Las comparaciones son odiosas, pero Carlos III (futuro Carlos “el breve”) no podrá mantener el mismo paradigma cultural, y no sólo porque una gran parte de la población inglesa y mundial lo asocie a un Tampax, sino porque ha accedido al trono en un mundo afectado de post-colonialismo (uno de sus últimos discursos institucionales aconteció en Barbados que, tras proclamar su independencia en 1966, prescindió de la monarquía del Reino Unido en una ceremonia sórdida en la que Carlos tuvo que admitir que “ los días más oscuros de nuestro pasado, y la estallante atrocidad de la esclavitud, manchan para siempre nuestra historia”). En este nuevo mundo que viene, a Carlos le será casi imposible seguir la regla de su madre –a saber, tener poder sin comandar estructuras de poder– porque, insisto, hoy todo se hace visible y los líderes deben hacerse perdonar continuamente. Hará bien abdicando as soon as possible. 

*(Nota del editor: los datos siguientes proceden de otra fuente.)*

What follows belongs to an exercise in optimizing a design on an open flow for small area and a short achievable clock period; a production flow would make more cautious choices.
Where RTL was checked, it was by simulation tests only, not by an equivalence proof against the original.

==> trial 47 <==
==> flow/design.v <==
module sensor_trace # (parameter DW=512)
(
    input clk, resetn,
    input[31:0] cycles_per_frame,
    input[31:0] frame_header,
    input[7:0]  tracer_value,
    input[7:0]  tracer_enable,
    input[2:0]  tracer_index,
    output[31:0] rd_tracer_cell,
    input[31:0] wr_tracer_cell,
    input       wr_tracer_cell_wstrobe,
    input      [DW-1:0] lvds_in,
    output     [DW-1:0] lvds_out,
    output sof
);
localparam NB = DW/8;
reg [31:0] cell0, cell1, cell2, cell3, cell4, cell5, cell6, cell7;
wire [7:0] idx_hot = 8'd1 << tracer_index;
wire [7:0] we = {8{wr_tracer_cell_wstrobe}} & idx_hot;
always @(posedge clk) begin
    if (we[0]) cell0 <= wr_tracer_cell;
    if (we[1]) cell1 <= wr_tracer_cell;
    if (we[2]) cell2 <= wr_tracer_cell;
    if (we[3]) cell3 <= wr_tracer_cell;
    if (we[4]) cell4 <= wr_tracer_cell;
    if (we[5]) cell5 <= wr_tracer_cell;
    if (we[6]) cell6 <= wr_tracer_cell;
    if (we[7]) cell7 <= wr_tracer_cell;
end
sensor_trace_rdmux u_rdmux (
    .hot(idx_hot),
    .c0(cell0), .c1(cell1), .c2(cell2), .c3(cell3),
    .c4(cell4), .c5(cell5), .c6(cell6), .c7(cell7),
    .rd(rd_tracer_cell)
);
wire [31:0] cells [0:7];
assign cells[0] = cell0; assign cells[1] = cell1;
assign cells[2] = cell2; assign cells[3] = cell3;
assign cells[4] = cell4; assign cells[5] = cell5;
assign cells[6] = cell6; assign cells[7] = cell7;
reg [31:0] fc;
wire fc_lo = (fc[31:2] == 30'd0);
reg [7:0] hb;
always @* begin
    case (fc[1:0])
        2'd0: hb = frame_header[7:0];
        2'd1: hb = frame_header[15:8];
        2'd2: hb = frame_header[23:16];
        default: hb = frame_header[31:24];
    endcase
end
genvar b;
wire [7:0] lane_all1, lane_all0;
sensor_trace_lanes u_lanes (.w(lvds_in), .all1(lane_all1), .all0(lane_all0));
wire hmatch = &((hb & lane_all1) | (~hb & lane_all0));
wire [31:0] fc_inc = fc + 32'd1;
wire fc_end;
sensor_trace_eq32 u_end (.a(fc_inc), .b(cycles_per_frame), .eq(fc_end));
wire fc_clear = ~resetn | (fc_lo ? ~hmatch : fc_end);
wire [31:0] fc_next = fc_clear ? 32'd0 : fc_inc;
always @(posedge clk)
    fc <= fc_next;
assign sof = (fc == 32'd4);
wire fci_hi0 = (fc_inc[31:26] == 6'd0);
wire mw_inc, mw_zero;
sensor_trace_match u_match_wr (.fc(fc_inc[25:0]), .fc_hi0(fci_hi0), .c(wr_tracer_cell[31:6]), .m(mw_inc));
assign mw_zero = (wr_tracer_cell[31:6] == 26'd0);
reg [7:0] mq;
genvar i, h;
for (i = 0; i < 8; i = i + 1) begin : g_mq
    wire m_inc, m_zero;
    sensor_trace_match u_match (.fc(fc_inc[25:0]), .fc_hi0(fci_hi0), .c(cells[i][31:6]), .m(m_inc));
    assign m_zero = (cells[i][31:6] == 26'd0);
    always @(posedge clk)
        mq[i] <= we[i] ? (fc_clear ? mw_zero : mw_inc) : (fc_clear ? m_zero : m_inc);
end
wire [63:0] nhi, nlo;
for (i = 0; i < 8; i = i + 1) begin : g_tr
    for (h = 0; h < 8; h = h + 1) begin : g_hl
        wire grp = mq[i] & (cells[i][5:3] == h);
        sensor_trace_gate u_gate (.en(tracer_enable[i]), .grp(grp), .nhi(nhi[8*h + i]));
        assign nlo[8*h + i] = ~(cells[i][2:0] == h);
    end
end
wire [7:0] ntv = ~tracer_value;
for (b = 0; b < NB; b = b + 1) begin : g_byte
    sensor_trace_byte u_byte (
        .nhi(nhi[8*(b/8) +: 8]), .nlo(nlo[8*(b%8) +: 8]),
        .ntv(ntv), .din(lvds_in[8*b +: 8]), .dout(lvds_out[8*b +: 8])
    );
end
endmodule
module sensor_trace_match
(
    input [25:0] fc,
    input        fc_hi0,
    input [25:0] c,
    output       m
);
assign m = fc_hi0 & (fc == c);
endmodule
module sensor_trace_byte
(
    input [7:0] nhi,
    input [7:0] nlo,
    input [7:0] ntv,
    input [7:0] din,
    output [7:0] dout
);
wire ns;
sensor_trace_bsel u_sel (.nhi(nhi), .nlo(nlo), .ns(ns));
sensor_trace_bmux u_mux (.ns(ns), .ntv(ntv), .din(din), .dout(dout));
endmodule
module sensor_trace_bsel
(
    input [7:0] nhi,
    input [7:0] nlo,
    output ns
);
assign ns = ~|(~nhi & ~nlo);
endmodule
module sensor_trace_bmux
(
    input ns,
    input [7:0] ntv,
    input [7:0] din,
    output [7:0] dout
);
assign dout = ns ? din : ~ntv;
endmodule
module sensor_trace_lanes
(
    input  [511:0] w,
    output [7:0]   all1,
    output [7:0]   all0
);
genvar k, b;
for (k = 0; k < 8; k = k + 1) begin : g_lane
    wire [63:0] lane;
    for (b = 0; b < 64; b = b + 1) begin : g_bit
        assign lane[b] = w[8*b + k];
    end
    assign all1[k] = &lane;
    assign all0[k] = ~|lane;
end
endmodule
module sensor_trace_rdmux
(
    input  [7:0]  hot,
    input  [31:0] c0, c1, c2, c3, c4, c5, c6, c7,
    output [31:0] rd
);
assign rd = ({32{hot[0]}} & c0) | ({32{hot[1]}} & c1)
          | ({32{hot[2]}} & c2) | ({32{hot[3]}} & c3)
          | ({32{hot[4]}} & c4) | ({32{hot[5]}} & c5)
          | ({32{hot[6]}} & c6) | ({32{hot[7]}} & c7);
endmodule
module sensor_trace_gate
(
    input  en,
    input  grp,
    output nhi
);
assign nhi = ~(en & grp);
endmodule
module sensor_trace_eq32
(
    input  [31:0] a,
    input  [31:0] b,
    output        eq
);
assign eq = (a == b);
endmodule
==> flow/flow/run.sh <==
#!/bin/bash
# ORFS layout through the standard.sh, with these changes:
# - synthesis: the standard script, with ABC's mapping script swapped
#   per module (flow/abc_override.tcl);
# - port buffers made from the smallest buffer cell (buffer_ports otherwise
#   picks a delay cell);
# - IO pins at least 0.68 um apart (every met3 track, every second met2
#   track), and the data bus pins ordered
#   byte by byte (flow/pins.tcl).
set -euo pipefail
here=$PWD
export MY_ABC_AREA="$here/flow/abc_area.script"
export MY_ABC_MAP="$here/flow/abc_map.script"
export BUFFER_PORTS_ARGS="-buffer_cell sky130_fd_sc_hd__buf_1"
export PLACE_PINS_ARGS="-min_distance 0.68"
export PRE_IO_PLACEMENT_TCL="$here/flow/pins.tcl"
cat flow/abc_override.tcl synth_recipe.tcl > my_synth.tcl
sed "s#SYNTH_SCRIPT=[^ ]*#SYNTH_SCRIPT=$here/my_synth.tcl#" standard.sh > my_standard.sh
grep -q "SYNTH_SCRIPT=$here/my_synth.tcl" my_standard.sh
bash my_standard.sh > standard_flow.log 2>&1
==> flow/flow/abc_area.script <==
strash
dch
amap
topo
stime -c
==> flow/flow/abc_map.script <==
&get -n
&st
&dch
&nf
&put
topo
stime -c
==> flow/flow/abc_override.tcl <==
# Prepended to the standard synthesis script: the technology mapping of
# the combinational logic uses an area-oriented ABC script (MY_ABC_AREA) for
# the top module and the per-byte stamping modules, a plain delay-oriented
# mapping without gate sizing (MY_ABC_MAP) for the header lane trees, the
# read mux and the enable gates, and ORFS's own speed script for the
# equality comparators. Flip-flop mapping and everything else is unchanged.
proc abc {args} {
  set i [lsearch $args -script]
  if {$i < 0} { yosys abc {*}$args; return }
  foreach {sel script} [list \
      sensor_trace_match {} \
      sensor_trace_eq32 {} \
      sensor_trace_lanes $::env(MY_ABC_MAP) \
      sensor_trace_rdmux $::env(MY_ABC_MAP) \
      sensor_trace_gate $::env(MY_ABC_MAP) \
      sensor_trace_bsel $::env(MY_ABC_AREA) \
      sensor_trace_bmux $::env(MY_ABC_AREA) \
      sensor_trace_byte $::env(MY_ABC_AREA) \
      sensor_trace $::env(MY_ABC_AREA)] {
    set a $args
    if {$script ne {}} { lset a [expr {$i + 1}] $script }
    yosys abc {*}$a $sel
  }
}
==> flow/flow/pins.tcl <==
# Byte-sliced IO pin order: 16 bytes of the data bus per die edge, each bit's
# input pin next to its output pin, so every byte's stamping mux can sit
# right behind its own pins.
set sides {bottom right top left}
for {set s 0} {$s < 4} {incr s} {
  set names {}
  for {set b [expr {16 * $s}]} {$b < 16 * ($s + 1)} {incr b} {
    for {set k 0} {$k < 8} {incr k} {
      set j [expr {8 * $b + $k}]
      lappend names "lvds_in\[$j\]" "lvds_out\[$j\]"
    }
  }
  set_io_pin_constraint -region [lindex $sides $s]:* -pin_names $names -group -order
}
==> flow/standard.sh <==
#!/bin/bash
# synth_recipe.tcl (not shown) runs the flow's synth.tcl, then flattens the netlist and writes it again
# the make line also repeats each setting of config.mk as NAME=value (left out here)
make -C /OpenROAD-flow-scripts/flow DESIGN_CONFIG=/design/flow/config.mk WORK_HOME=/design/flow/orfs CLKGATE_MAP_FILE= SYNTH_SCRIPT=/design/flow/synth_recipe.tcl "${@:-finish}"
==> flow/config.mk <==
export PLATFORM = sky130hd
export DESIGN_NAME = sensor_trace
export DESIGN_NICKNAME = sensor_trace
export VERILOG_FILES = /design/flow/design.v
export SDC_FILE = /design/flow/constraint.sdc
export NUM_CORES = 4
export LEC_CHECK = 0
export CAP_MARGIN = 30
export CORE_MARGIN = 2
export CORE_UTILIZATION = 30
export CTS_BUF_LIST = sky130_fd_sc_hd__clkbuf_8
export PLACE_DENSITY = 0.45
export SETUP_SLACK_MARGIN = 4.25
export SLEW_MARGIN = 20
export SYNTH_HIERARCHICAL = 1
export SYNTH_MINIMUM_KEEP_SIZE = 0
export TNS_END_PERCENT = 5
==> flow/constraint.sdc <==
create_clock -name core_clock -period 10.0 [get_ports {clk}]
set_input_delay 2.0000 -clock core_clock [delete_from_list [all_inputs] [get_ports {clk}]]
set_output_delay 2.0000 -clock core_clock [all_outputs]
set_load 0.01 [all_outputs]
==> trial 31 (differences from trial 47) <==
--- a/flow/design.v
+++ b/flow/design.v
@@ -55,7 +55,5 @@
 wire hmatch = &((hb & lane_all1) | (~hb & lane_all0));
 wire [31:0] fc_inc = fc + 32'd1;
-wire fc_end;
-sensor_trace_eq32 u_end (.a(fc_inc), .b(cycles_per_frame), .eq(fc_end));
-wire fc_clear = ~resetn | (fc_lo ? ~hmatch : fc_end);
+wire fc_clear = ~resetn | (fc_lo ? ~hmatch : (fc_inc == cycles_per_frame));
 wire [31:0] fc_next = fc_clear ? 32'd0 : fc_inc;
 always @(posedge clk)
@@ -67,5 +65,5 @@
 assign mw_zero = (wr_tracer_cell[31:6] == 26'd0);
 reg [7:0] mq;
-genvar i, h;
+genvar i;
 for (i = 0; i < 8; i = i + 1) begin : g_mq
     wire m_inc, m_zero;
@@ -75,17 +73,17 @@
         mq[i] <= we[i] ? (fc_clear ? mw_zero : mw_inc) : (fc_clear ? m_zero : m_inc);
 end
-wire [63:0] nhi, nlo;
+wire [7:0] hi_hot [0:7];
+wire [7:0] lo_hot [0:7];
 for (i = 0; i < 8; i = i + 1) begin : g_tr
-    for (h = 0; h < 8; h = h + 1) begin : g_hl
-        wire grp = mq[i] & (cells[i][5:3] == h);
-        sensor_trace_gate u_gate (.en(tracer_enable[i]), .grp(grp), .nhi(nhi[8*h + i]));
-        assign nlo[8*h + i] = ~(cells[i][2:0] == h);
-    end
+    assign hi_hot[i] = {8{tracer_enable[i] & mq[i]}} & (8'd1 << cells[i][5:3]);
+    assign lo_hot[i] = 8'd1 << cells[i][2:0];
 end
-wire [7:0] ntv = ~tracer_value;
 for (b = 0; b < NB; b = b + 1) begin : g_byte
     sensor_trace_byte u_byte (
-        .nhi(nhi[8*(b/8) +: 8]), .nlo(nlo[8*(b%8) +: 8]),
-        .ntv(ntv), .din(lvds_in[8*b +: 8]), .dout(lvds_out[8*b +: 8])
+        .hi({hi_hot[7][b/8], hi_hot[6][b/8], hi_hot[5][b/8], hi_hot[4][b/8],
+             hi_hot[3][b/8], hi_hot[2][b/8], hi_hot[1][b/8], hi_hot[0][b/8]}),
+        .lo({lo_hot[7][b%8], lo_hot[6][b%8], lo_hot[5][b%8], lo_hot[4][b%8],
+             lo_hot[3][b%8], lo_hot[2][b%8], lo_hot[1][b%8], lo_hot[0][b%8]}),
+        .tv(tracer_value), .din(lvds_in[8*b +: 8]), .dout(lvds_out[8*b +: 8])
     );
 end
@@ -102,30 +100,12 @@
 module sensor_trace_byte
 (
-    input [7:0] nhi,
-    input [7:0] nlo,
-    input [7:0] ntv,
+    input [7:0] hi,
+    input [7:0] lo,
+    input [7:0] tv,
     input [7:0] din,
     output [7:0] dout
 );
-wire ns;
-sensor_trace_bsel u_sel (.nhi(nhi), .nlo(nlo), .ns(ns));
-sensor_trace_bmux u_mux (.ns(ns), .ntv(ntv), .din(din), .dout(dout));
-endmodule
-module sensor_trace_bsel
-(
-    input [7:0] nhi,
-    input [7:0] nlo,
-    output ns
-);
-assign ns = ~|(~nhi & ~nlo);
-endmodule
-module sensor_trace_bmux
-(
-    input ns,
-    input [7:0] ntv,
-    input [7:0] din,
-    output [7:0] dout
-);
-assign dout = ns ? din : ~ntv;
+wire s = |(hi & lo);
+assign dout = s ? tv : din;
 endmodule
 module sensor_trace_lanes
@@ -156,18 +136,2 @@
           | ({32{hot[6]}} & c6) | ({32{hot[7]}} & c7);
 endmodule
-module sensor_trace_gate
-(
-    input  en,
-    input  grp,
-    output nhi
-);
-assign nhi = ~(en & grp);
-endmodule
-module sensor_trace_eq32
-(
-    input  [31:0] a,
-    input  [31:0] b,
-    output        eq
-);
-assign eq = (a == b);
-endmodule
--- a/flow/flow/run.sh
+++ b/flow/flow/run.sh
@@ -5,6 +5,5 @@
 # - port buffers made from the smallest buffer cell (buffer_ports otherwise
 #   picks a delay cell);
-# - IO pins at least 0.68 um apart (every met3 track, every second met2
-#   track), and the data bus pins ordered
+# - IO pins allowed on every routing track, and the data bus pins ordered
 #   byte by byte (flow/pins.tcl).
 set -euo pipefail
@@ -13,5 +12,5 @@
 export MY_ABC_MAP="$here/flow/abc_map.script"
 export BUFFER_PORTS_ARGS="-buffer_cell sky130_fd_sc_hd__buf_1"
-export PLACE_PINS_ARGS="-min_distance 0.68"
+export PLACE_PINS_ARGS="-min_distance 1 -min_distance_in_tracks"
 export PRE_IO_PLACEMENT_TCL="$here/flow/pins.tcl"
 cat flow/abc_override.tcl synth_recipe.tcl > my_synth.tcl
==> flow/flow/abc_override.tcl (replaced) <==
# Prepended to the standard synthesis script: the technology mapping of
# the combinational logic uses an area-oriented ABC script (MY_ABC_AREA) for
# the top module, the read mux and the per-byte stamping module, a plain
# delay-oriented mapping without gate sizing (MY_ABC_MAP) for the header
# lane trees, and ORFS's own speed script for the comparators. Flip-flop
# mapping and everything else is unchanged.
proc abc {args} {
  set i [lsearch $args -script]
  if {$i < 0} { yosys abc {*}$args; return }
  foreach {sel script} [list \
      sensor_trace_match {} \
      sensor_trace_lanes $::env(MY_ABC_MAP) \
      sensor_trace_rdmux $::env(MY_ABC_AREA) \
      sensor_trace_byte $::env(MY_ABC_AREA) \
      sensor_trace $::env(MY_ABC_AREA)] {
    set a $args
    if {$script ne {}} { lset a [expr {$i + 1}] $script }
    yosys abc {*}$a $sel
  }
}
CAP_MARGIN = 20   (was 30)
CORE_UTILIZATION = 40   (was 30)
PLACE_DENSITY = 0.55   (was 0.45)
SETUP_SLACK_MARGIN = 4   (was 4.25)
TNS_END_PERCENT = default   (was 5)
==> qor summary <==
| quantity | trial 47 | trial 31 |
|---|---|---|
| Run status | finished clean | aborted with a tool error |
| Failing step | - | 5_1_grt |
| Synth top area share | 31.51% | 30.94% |
| Sequential fraction of the synthesis area | 34.79% | 34.17% |
| Post-detailed-placement half-perimeter wirelength | 150600 um | 140000 um |
| Std-Cell Rows | 104 | 91 |
| Resized Gates After CTS | 44 | 95 |
| IO Count | 1175 | 1175 |
| Post-synth design cell area | 0.02440 sq mm | 0.02484 sq mm |
| Net count of the mapped netlist | 3779 | 3305 |
| Total instance count after detailed placement | 5499 | 4765 |
| Area share of xor/xnor cells in the synthesized design | 9.621% | 8.285% |
| Number of distinct standard cells referenced by the synthesized netlist | 29 | 37 |
| Post-detailed-placement cell area | 0.03161 sq mm | 0.03124 sq mm |
| Simple-Gate Fraction of Synth Area | 30.95% | 22.38% |
| Floorplan die width | 289.2 um | 253.2 um |
| Pre-CTS worst setup slack | 3236 ps | 3353 ps |
| Buffer count from post-CTS setup fixing | 2 | 80 |
| Gate Count Post-Synth | 3145 | 2670 |
| Post-synthesis share of cell area spent on full adders, half adders and majority gates | 0.2051% | 0.2518% |
| Mean post-synth cell area | 7.757 sq um | 9.304 sq um |
| Post-synthesis compound-gate area fraction | 22.85% | 32.61% |
| CTS Buf Count | 51 | 49 |
| Mux share of post-synthesis cell area | 0% | 0% |
| Final weighted congestion in routability-driven placement | 1.043 | 1.179 |
| Effective utilization at floorplan | 30.29% | 40.33% |
| Die Y | 289.2 um | 253.2 um |
| Leading cell type by number of instances after synthesis | sky130_fd_sc_hd__nand2_1 | sky130_fd_sc_hd__a22o_1 |
For trial 31, only the layout was checked, not whether the RTL still works.

## separate check: timing with driven ports
The results above use ideal ports. As a check the final layout listed here was re-extracted and re-timed, cells and wires unchanged.
Step 1: set_driving_cell puts a clkbuf_16 on clk and a buf_2 on each other input, an assumption about the parent block.
Step 2, shift: input delay + t, output delay - t, t = (earliest + latest rising clock arrival at the registers) / 2. This alone moves slack from input paths to output paths.
a / b / c = ideal / step 1 / step 2; a / b = the first two.
run: trial 47
t, ns: 0.701
slack for setup (ns): 4.169 / 4.043 / 4.011
latest minus earliest clock arrival (ns): 0.071 / 0.071
worst register clock-pin slew, ns: 0.07 / 0.07
worst data-port slew with drivers (ns): 0.18
After both steps trial 47 still meets setup and hold. For trial 47, drivers alone change the setup slack by -0.126 ns; drivers and shift together by -0.158 ns.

Resulta muy notorio que los únicos momentos de crisis que Isabel II vivió en la etapa moderna de su reinado fueran la reacción de la muerte de la princesa Diana (la reina fue acusada de falta de empatía en un mundo que prima la compasión, el luto y las emociones en la sabiduría), las excursiones del príncipe Andrés al islote del depredador sexual Jeffrey Epstein y el exilio del príncipe Enrique con su chati americana. Todo ello, signos de un tiempo donde la cursilería se expande, donde es casi imposible no hacerse fotos con jovencitas menores de edad y donde el sacrificio personal te da lo mismo cuando tienes suficiente pasta como para hacer lo que te salga de la entrepierna. Con Isabel ha muerto una parte del pasado y la monarquía británica lo tendrá difícil para recuperarlo. Pero, como dice la sabiduría popular, del Reino Unido todo el mundo se chotea, pero los isleños siempre se salen con la suya y el mundo acaba imitándolos en casi todo lo que hacen.

Descansa, mi reina, propietaria del pasado.